WHAT THE TASK REQUIRES: From the line with "met5 | 0 | - | 0 |" through the line with "final,5,ctrl_q[2],1.13,paddr[4]", repeat the entries verbatim, both end lines included, and add nothing.

MATERIALS PROVIDED:
============
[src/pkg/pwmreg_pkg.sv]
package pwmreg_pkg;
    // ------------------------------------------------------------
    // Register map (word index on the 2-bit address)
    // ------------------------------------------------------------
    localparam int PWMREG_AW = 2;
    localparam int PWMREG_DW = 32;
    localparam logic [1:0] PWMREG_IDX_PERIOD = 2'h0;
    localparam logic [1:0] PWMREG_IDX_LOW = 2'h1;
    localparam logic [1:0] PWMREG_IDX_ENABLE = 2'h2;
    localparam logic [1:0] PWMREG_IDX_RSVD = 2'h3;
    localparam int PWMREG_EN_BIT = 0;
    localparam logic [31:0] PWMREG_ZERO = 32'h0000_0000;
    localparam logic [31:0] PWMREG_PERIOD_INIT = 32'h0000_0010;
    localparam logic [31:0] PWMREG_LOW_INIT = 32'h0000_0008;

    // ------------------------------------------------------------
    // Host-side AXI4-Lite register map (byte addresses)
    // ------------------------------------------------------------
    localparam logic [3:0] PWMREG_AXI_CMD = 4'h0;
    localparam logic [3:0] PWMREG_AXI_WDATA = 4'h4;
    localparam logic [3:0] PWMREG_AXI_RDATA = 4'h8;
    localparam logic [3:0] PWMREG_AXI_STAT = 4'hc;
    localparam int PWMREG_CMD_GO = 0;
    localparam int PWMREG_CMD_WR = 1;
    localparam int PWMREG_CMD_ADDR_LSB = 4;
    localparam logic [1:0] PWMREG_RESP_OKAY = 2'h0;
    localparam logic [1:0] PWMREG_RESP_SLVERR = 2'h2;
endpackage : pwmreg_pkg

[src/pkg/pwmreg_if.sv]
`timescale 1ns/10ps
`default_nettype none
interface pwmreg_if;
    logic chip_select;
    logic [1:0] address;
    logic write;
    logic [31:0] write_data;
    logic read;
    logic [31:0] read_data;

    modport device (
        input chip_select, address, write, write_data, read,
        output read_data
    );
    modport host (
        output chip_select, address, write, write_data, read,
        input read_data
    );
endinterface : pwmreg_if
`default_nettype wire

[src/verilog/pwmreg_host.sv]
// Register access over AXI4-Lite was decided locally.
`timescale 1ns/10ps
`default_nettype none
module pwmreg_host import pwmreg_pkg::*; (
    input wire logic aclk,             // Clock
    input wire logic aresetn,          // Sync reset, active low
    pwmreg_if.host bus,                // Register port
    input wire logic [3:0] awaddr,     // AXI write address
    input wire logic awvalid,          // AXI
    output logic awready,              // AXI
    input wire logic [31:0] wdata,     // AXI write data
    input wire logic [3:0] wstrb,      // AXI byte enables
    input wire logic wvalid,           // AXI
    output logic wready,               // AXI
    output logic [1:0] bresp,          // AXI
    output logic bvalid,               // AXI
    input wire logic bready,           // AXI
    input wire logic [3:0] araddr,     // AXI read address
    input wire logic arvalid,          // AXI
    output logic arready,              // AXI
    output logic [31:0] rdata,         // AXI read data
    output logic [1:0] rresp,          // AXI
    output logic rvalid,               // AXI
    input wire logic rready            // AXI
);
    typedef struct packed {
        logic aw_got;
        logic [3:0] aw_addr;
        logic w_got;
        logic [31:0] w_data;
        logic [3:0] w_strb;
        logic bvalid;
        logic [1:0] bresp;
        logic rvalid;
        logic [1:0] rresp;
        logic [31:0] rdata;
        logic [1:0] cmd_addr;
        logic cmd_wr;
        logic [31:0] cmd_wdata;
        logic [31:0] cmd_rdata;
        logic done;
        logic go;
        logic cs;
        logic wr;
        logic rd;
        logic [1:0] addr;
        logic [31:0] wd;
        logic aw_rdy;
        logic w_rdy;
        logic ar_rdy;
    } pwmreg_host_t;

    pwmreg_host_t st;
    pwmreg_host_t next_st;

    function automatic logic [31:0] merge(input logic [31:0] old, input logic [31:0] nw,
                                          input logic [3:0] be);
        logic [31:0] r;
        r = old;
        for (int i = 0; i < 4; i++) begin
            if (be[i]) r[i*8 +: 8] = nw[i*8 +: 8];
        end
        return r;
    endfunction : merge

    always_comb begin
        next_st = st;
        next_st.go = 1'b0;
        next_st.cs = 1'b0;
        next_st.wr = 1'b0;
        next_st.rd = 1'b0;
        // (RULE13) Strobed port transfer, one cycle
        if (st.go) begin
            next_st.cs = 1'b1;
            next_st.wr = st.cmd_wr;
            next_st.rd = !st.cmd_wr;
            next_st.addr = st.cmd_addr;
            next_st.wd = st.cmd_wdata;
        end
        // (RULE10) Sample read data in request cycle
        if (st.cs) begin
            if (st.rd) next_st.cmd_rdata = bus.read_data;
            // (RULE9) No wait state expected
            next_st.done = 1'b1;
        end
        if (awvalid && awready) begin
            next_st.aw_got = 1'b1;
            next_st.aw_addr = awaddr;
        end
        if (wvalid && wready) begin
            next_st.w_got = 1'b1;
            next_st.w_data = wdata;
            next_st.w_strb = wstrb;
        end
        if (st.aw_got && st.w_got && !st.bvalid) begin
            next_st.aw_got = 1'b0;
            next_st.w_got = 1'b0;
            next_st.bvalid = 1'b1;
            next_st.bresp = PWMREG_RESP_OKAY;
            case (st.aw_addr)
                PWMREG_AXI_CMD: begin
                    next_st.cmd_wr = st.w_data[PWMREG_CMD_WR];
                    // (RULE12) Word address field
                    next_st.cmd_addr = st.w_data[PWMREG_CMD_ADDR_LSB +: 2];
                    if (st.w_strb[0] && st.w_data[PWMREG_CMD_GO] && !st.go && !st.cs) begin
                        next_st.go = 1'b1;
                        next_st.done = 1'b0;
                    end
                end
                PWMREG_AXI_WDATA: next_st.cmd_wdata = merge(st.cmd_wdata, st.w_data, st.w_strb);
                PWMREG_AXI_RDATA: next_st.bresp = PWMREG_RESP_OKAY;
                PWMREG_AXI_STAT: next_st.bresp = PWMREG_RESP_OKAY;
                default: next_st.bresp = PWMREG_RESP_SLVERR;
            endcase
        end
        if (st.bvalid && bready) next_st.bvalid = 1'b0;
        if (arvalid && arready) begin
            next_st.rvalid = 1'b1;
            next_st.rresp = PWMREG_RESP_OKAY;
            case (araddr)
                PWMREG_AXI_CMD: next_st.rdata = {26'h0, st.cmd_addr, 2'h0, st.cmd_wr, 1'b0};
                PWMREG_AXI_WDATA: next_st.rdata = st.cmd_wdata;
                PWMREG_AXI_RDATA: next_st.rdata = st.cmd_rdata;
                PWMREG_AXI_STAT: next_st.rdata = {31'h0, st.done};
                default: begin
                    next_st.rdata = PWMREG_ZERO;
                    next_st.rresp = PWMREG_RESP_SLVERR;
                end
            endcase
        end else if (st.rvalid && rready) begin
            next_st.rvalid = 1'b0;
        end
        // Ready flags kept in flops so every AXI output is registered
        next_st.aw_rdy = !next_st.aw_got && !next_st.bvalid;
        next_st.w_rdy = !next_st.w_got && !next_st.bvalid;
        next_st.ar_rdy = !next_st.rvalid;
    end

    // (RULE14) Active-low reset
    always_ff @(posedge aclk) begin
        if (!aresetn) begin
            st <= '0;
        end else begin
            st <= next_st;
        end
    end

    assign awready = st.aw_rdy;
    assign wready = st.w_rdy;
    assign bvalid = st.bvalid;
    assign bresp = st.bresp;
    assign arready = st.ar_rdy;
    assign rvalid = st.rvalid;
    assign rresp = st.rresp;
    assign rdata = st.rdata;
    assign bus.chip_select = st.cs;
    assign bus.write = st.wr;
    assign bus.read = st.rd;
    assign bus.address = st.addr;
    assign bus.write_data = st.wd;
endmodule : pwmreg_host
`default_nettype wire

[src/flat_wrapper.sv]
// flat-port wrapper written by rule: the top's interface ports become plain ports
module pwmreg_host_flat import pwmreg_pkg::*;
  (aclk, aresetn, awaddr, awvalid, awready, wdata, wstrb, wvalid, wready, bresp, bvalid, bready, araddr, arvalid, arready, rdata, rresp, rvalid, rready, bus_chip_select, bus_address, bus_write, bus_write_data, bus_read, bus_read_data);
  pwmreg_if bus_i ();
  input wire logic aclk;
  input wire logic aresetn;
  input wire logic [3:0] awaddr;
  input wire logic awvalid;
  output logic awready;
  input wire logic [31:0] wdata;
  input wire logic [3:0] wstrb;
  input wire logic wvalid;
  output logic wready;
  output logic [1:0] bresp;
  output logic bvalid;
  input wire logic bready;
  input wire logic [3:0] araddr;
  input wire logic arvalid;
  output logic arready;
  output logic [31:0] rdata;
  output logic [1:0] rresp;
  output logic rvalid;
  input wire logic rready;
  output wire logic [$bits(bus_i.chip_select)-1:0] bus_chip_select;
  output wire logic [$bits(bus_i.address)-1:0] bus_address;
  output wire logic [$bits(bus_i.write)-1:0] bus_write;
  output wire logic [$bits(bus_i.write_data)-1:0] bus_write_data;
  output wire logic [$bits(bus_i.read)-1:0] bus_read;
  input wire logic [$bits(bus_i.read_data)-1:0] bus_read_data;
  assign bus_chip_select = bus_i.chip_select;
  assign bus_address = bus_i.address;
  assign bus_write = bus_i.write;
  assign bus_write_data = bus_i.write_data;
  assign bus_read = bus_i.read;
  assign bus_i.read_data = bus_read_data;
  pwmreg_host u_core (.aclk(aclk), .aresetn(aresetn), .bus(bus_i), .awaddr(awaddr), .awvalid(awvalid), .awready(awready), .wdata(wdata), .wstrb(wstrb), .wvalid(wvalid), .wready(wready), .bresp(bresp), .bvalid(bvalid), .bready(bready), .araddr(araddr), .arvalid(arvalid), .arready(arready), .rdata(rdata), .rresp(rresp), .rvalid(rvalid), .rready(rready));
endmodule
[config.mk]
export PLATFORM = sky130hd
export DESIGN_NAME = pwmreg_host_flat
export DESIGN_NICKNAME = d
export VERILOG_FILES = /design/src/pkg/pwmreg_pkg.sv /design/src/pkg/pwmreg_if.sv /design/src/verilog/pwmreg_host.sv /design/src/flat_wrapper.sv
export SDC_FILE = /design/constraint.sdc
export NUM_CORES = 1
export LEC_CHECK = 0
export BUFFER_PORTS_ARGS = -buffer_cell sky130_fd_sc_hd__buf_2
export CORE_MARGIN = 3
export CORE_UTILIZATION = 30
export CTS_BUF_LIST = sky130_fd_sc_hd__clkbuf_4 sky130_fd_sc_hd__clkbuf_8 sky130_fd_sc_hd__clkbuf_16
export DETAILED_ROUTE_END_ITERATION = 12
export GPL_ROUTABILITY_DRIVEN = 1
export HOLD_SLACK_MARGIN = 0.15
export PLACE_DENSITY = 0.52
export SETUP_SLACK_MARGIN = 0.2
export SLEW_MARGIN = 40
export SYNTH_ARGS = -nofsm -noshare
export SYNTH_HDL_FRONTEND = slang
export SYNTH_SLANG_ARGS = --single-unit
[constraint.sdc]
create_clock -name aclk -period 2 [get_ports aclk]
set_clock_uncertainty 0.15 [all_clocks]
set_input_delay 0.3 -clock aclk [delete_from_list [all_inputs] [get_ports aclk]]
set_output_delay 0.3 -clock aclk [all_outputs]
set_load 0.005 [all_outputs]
============
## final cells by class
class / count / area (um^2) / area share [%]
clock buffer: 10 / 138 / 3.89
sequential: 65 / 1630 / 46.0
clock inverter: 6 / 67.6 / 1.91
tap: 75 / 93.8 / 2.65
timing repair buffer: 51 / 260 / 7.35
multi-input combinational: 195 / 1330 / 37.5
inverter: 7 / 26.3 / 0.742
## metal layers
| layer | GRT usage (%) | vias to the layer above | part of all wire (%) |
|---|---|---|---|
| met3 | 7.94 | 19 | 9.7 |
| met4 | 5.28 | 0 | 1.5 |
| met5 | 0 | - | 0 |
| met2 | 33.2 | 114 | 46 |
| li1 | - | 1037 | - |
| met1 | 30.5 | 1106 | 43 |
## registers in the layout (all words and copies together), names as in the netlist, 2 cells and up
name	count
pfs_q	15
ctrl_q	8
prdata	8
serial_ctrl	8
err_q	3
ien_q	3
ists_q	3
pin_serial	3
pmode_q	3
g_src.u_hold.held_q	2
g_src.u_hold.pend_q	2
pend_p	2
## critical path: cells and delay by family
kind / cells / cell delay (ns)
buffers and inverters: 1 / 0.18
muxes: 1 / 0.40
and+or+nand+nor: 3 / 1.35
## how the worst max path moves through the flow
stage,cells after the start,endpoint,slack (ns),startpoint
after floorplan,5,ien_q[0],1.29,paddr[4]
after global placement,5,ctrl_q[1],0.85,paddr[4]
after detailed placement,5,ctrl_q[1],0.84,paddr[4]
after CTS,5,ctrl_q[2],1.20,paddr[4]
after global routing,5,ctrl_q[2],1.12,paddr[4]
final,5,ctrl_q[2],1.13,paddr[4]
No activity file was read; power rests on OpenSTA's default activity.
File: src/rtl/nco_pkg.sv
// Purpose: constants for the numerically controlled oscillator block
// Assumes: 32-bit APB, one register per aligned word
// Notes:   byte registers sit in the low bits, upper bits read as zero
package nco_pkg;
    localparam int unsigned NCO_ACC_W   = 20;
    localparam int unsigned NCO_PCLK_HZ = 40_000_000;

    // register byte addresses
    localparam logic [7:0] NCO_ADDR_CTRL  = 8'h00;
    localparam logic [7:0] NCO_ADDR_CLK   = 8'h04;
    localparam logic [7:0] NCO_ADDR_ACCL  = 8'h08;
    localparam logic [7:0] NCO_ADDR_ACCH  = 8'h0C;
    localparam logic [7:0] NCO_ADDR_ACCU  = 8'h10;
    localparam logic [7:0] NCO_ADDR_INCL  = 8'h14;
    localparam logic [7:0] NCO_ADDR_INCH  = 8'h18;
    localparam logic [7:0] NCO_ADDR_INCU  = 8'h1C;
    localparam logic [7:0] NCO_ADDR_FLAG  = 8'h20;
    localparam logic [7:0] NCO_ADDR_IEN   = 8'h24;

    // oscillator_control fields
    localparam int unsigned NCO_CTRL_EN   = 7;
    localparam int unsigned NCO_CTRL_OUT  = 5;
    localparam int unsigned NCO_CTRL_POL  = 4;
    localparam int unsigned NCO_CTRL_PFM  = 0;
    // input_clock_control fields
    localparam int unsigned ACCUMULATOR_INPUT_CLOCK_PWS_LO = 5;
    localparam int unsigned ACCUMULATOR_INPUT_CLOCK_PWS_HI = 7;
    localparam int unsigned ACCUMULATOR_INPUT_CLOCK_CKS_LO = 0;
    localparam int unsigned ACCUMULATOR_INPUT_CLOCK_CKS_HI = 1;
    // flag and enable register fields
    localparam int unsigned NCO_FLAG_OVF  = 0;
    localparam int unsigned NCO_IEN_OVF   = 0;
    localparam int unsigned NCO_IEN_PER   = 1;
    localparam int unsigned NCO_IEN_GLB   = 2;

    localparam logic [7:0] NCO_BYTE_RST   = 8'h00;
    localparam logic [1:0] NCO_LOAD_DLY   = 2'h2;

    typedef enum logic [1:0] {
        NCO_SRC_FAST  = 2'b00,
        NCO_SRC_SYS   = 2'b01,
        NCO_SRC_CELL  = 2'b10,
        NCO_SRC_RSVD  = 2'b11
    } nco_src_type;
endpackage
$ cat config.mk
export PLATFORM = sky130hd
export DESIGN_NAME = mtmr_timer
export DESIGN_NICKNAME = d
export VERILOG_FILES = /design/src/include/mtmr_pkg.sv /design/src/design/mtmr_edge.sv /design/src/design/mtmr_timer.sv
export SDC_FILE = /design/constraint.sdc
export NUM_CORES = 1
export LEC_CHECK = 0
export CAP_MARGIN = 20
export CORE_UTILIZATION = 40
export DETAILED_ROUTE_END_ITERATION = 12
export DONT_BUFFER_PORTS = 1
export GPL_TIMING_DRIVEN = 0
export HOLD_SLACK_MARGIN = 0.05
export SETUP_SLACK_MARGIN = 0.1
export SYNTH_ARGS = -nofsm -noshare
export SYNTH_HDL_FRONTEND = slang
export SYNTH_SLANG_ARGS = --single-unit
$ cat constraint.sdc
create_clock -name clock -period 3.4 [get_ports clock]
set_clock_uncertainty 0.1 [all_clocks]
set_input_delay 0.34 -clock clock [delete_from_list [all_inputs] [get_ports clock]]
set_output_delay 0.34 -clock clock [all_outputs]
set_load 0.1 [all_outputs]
============
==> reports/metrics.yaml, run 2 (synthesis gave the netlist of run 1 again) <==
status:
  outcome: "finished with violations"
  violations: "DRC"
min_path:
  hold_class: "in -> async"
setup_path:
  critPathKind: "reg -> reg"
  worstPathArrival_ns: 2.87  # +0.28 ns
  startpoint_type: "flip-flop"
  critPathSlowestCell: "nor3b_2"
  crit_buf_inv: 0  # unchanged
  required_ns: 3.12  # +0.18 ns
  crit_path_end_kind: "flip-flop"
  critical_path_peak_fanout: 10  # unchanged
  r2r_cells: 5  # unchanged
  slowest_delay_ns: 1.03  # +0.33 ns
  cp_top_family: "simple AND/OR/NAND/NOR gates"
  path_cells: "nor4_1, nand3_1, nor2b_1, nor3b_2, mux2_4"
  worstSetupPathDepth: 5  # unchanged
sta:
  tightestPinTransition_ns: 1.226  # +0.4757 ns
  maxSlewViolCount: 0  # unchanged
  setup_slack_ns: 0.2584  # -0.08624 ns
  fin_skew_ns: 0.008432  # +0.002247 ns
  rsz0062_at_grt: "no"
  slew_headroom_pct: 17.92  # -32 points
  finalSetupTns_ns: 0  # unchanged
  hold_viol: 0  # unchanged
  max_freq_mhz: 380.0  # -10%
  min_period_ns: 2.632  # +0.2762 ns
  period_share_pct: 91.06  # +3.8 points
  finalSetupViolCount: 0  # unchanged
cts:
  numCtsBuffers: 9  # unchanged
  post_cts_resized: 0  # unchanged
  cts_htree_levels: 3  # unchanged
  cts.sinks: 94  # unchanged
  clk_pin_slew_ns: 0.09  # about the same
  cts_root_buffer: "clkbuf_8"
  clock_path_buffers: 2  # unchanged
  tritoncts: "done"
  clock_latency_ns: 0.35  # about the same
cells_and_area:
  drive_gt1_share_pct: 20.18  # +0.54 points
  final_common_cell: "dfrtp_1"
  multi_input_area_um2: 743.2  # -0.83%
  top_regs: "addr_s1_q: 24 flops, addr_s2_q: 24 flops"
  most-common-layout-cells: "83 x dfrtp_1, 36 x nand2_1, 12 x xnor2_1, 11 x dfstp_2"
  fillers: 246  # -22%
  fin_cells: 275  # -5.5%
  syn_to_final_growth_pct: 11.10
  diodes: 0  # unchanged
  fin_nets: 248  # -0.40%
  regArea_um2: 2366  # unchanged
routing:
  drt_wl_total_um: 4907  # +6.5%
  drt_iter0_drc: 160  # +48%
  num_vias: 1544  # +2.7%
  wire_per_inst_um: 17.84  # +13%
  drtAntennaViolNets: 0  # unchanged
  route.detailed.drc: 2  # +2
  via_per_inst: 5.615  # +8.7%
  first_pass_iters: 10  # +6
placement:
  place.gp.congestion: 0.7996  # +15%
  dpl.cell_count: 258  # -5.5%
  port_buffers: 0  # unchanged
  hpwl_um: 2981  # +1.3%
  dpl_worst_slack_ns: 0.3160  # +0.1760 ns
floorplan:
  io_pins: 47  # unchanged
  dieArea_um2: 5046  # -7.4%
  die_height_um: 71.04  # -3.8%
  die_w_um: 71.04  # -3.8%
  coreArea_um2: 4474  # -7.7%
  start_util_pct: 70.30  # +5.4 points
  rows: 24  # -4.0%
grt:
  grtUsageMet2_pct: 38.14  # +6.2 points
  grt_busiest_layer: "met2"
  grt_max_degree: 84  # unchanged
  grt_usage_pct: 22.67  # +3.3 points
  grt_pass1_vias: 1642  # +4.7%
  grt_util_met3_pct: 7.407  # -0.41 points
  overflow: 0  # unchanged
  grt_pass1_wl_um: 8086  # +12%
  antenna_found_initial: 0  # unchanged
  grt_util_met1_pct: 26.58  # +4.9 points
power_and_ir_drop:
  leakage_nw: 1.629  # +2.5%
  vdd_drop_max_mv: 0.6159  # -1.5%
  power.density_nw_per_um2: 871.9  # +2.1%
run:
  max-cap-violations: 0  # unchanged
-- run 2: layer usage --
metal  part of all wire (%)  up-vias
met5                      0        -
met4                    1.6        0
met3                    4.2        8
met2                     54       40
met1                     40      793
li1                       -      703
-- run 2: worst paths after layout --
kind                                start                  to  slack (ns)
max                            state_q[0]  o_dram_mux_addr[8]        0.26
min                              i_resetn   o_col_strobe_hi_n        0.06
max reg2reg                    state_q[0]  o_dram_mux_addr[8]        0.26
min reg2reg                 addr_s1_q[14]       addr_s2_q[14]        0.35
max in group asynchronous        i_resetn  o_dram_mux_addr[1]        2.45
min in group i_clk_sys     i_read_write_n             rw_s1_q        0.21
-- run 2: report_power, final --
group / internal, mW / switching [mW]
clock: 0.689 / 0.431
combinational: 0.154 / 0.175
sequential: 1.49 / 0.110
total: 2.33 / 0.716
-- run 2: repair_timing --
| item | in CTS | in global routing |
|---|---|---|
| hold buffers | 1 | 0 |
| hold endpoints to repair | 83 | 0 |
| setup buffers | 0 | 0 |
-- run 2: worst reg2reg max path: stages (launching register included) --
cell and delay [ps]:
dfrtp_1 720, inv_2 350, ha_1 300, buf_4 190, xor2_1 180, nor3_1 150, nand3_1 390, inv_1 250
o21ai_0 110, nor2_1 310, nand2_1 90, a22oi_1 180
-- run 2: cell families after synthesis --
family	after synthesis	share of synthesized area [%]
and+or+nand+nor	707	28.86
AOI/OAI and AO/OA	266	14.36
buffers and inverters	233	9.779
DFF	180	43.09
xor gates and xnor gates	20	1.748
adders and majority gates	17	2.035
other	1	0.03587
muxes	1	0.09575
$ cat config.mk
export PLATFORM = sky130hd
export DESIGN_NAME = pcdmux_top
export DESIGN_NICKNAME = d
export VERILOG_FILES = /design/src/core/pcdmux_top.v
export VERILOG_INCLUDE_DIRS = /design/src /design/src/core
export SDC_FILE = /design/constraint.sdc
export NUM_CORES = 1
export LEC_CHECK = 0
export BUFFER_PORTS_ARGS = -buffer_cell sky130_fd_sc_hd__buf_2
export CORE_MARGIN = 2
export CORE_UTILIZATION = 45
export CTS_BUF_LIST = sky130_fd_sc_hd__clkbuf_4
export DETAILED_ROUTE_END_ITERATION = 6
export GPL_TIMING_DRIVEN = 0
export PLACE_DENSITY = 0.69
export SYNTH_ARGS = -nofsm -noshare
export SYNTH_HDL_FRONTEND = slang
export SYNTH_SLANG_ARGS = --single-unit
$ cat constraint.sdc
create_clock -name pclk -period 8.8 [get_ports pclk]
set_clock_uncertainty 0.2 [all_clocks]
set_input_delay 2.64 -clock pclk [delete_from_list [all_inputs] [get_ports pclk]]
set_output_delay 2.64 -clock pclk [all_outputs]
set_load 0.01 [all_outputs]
============
OUTPUT OF THE EXERCISE:
| met5 | 0 | - | 0 |
| met2 | 33.2 | 114 | 46 |
| li1 | - | 1037 | - |
| met1 | 30.5 | 1106 | 43 |
## registers in the layout (all words and copies together), names as in the netlist, 2 cells and up
name	count
pfs_q	15
ctrl_q	8
prdata	8
serial_ctrl	8
err_q	3
ien_q	3
ists_q	3
pin_serial	3
pmode_q	3
g_src.u_hold.held_q	2
g_src.u_hold.pend_q	2
pend_p	2
## critical path: cells and delay by family
kind / cells / cell delay (ns)
buffers and inverters: 1 / 0.18
muxes: 1 / 0.40
and+or+nand+nor: 3 / 1.35
## how the worst max path moves through the flow
stage,cells after the start,endpoint,slack (ns),startpoint
after floorplan,5,ien_q[0],1.29,paddr[4]
after global placement,5,ctrl_q[1],0.85,paddr[4]
after detailed placement,5,ctrl_q[1],0.84,paddr[4]
after CTS,5,ctrl_q[2],1.20,paddr[4]
after global routing,5,ctrl_q[2],1.12,paddr[4]
final,5,ctrl_q[2],1.13,paddr[4]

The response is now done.